• **Required work**
Please write out exactly the lines of the data below from the line holding "0.163 | 2.88 |" through the line holding "3.84 | 37 |", and leave out the rest.

• **Provided records**
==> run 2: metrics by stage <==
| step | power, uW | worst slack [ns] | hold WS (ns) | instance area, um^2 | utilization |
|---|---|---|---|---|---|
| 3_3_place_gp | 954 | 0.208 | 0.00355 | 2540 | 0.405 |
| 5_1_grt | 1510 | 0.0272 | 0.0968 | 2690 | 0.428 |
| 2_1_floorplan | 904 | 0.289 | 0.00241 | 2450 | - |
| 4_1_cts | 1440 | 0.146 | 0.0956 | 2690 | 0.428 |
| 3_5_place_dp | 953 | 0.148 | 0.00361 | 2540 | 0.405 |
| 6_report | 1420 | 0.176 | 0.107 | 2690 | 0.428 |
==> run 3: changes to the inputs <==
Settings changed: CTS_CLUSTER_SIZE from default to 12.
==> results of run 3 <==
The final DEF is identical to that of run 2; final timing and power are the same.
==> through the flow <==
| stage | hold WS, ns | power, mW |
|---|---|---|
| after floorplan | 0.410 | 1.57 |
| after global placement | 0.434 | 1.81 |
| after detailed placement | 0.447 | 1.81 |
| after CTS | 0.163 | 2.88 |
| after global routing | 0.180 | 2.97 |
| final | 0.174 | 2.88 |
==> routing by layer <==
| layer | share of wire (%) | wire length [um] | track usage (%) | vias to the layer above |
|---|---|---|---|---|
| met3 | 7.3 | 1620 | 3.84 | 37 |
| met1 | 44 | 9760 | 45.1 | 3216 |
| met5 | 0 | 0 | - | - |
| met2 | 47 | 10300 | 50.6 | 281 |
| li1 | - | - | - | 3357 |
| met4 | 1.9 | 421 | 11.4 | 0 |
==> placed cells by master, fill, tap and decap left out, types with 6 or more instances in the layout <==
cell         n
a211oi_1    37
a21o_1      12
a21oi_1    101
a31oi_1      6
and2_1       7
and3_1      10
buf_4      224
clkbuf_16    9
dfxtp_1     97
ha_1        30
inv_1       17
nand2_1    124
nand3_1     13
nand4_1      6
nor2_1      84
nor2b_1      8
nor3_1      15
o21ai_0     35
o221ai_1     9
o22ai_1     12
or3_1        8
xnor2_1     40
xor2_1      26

• **Expected answer**
| after CTS | 0.163 | 2.88 |
| after global routing | 0.180 | 2.97 |
| final | 0.174 | 2.88 |
==> routing by layer <==
| layer | share of wire (%) | wire length [um] | track usage (%) | vias to the layer above |
|---|---|---|---|---|
| met3 | 7.3 | 1620 | 3.84 | 37 |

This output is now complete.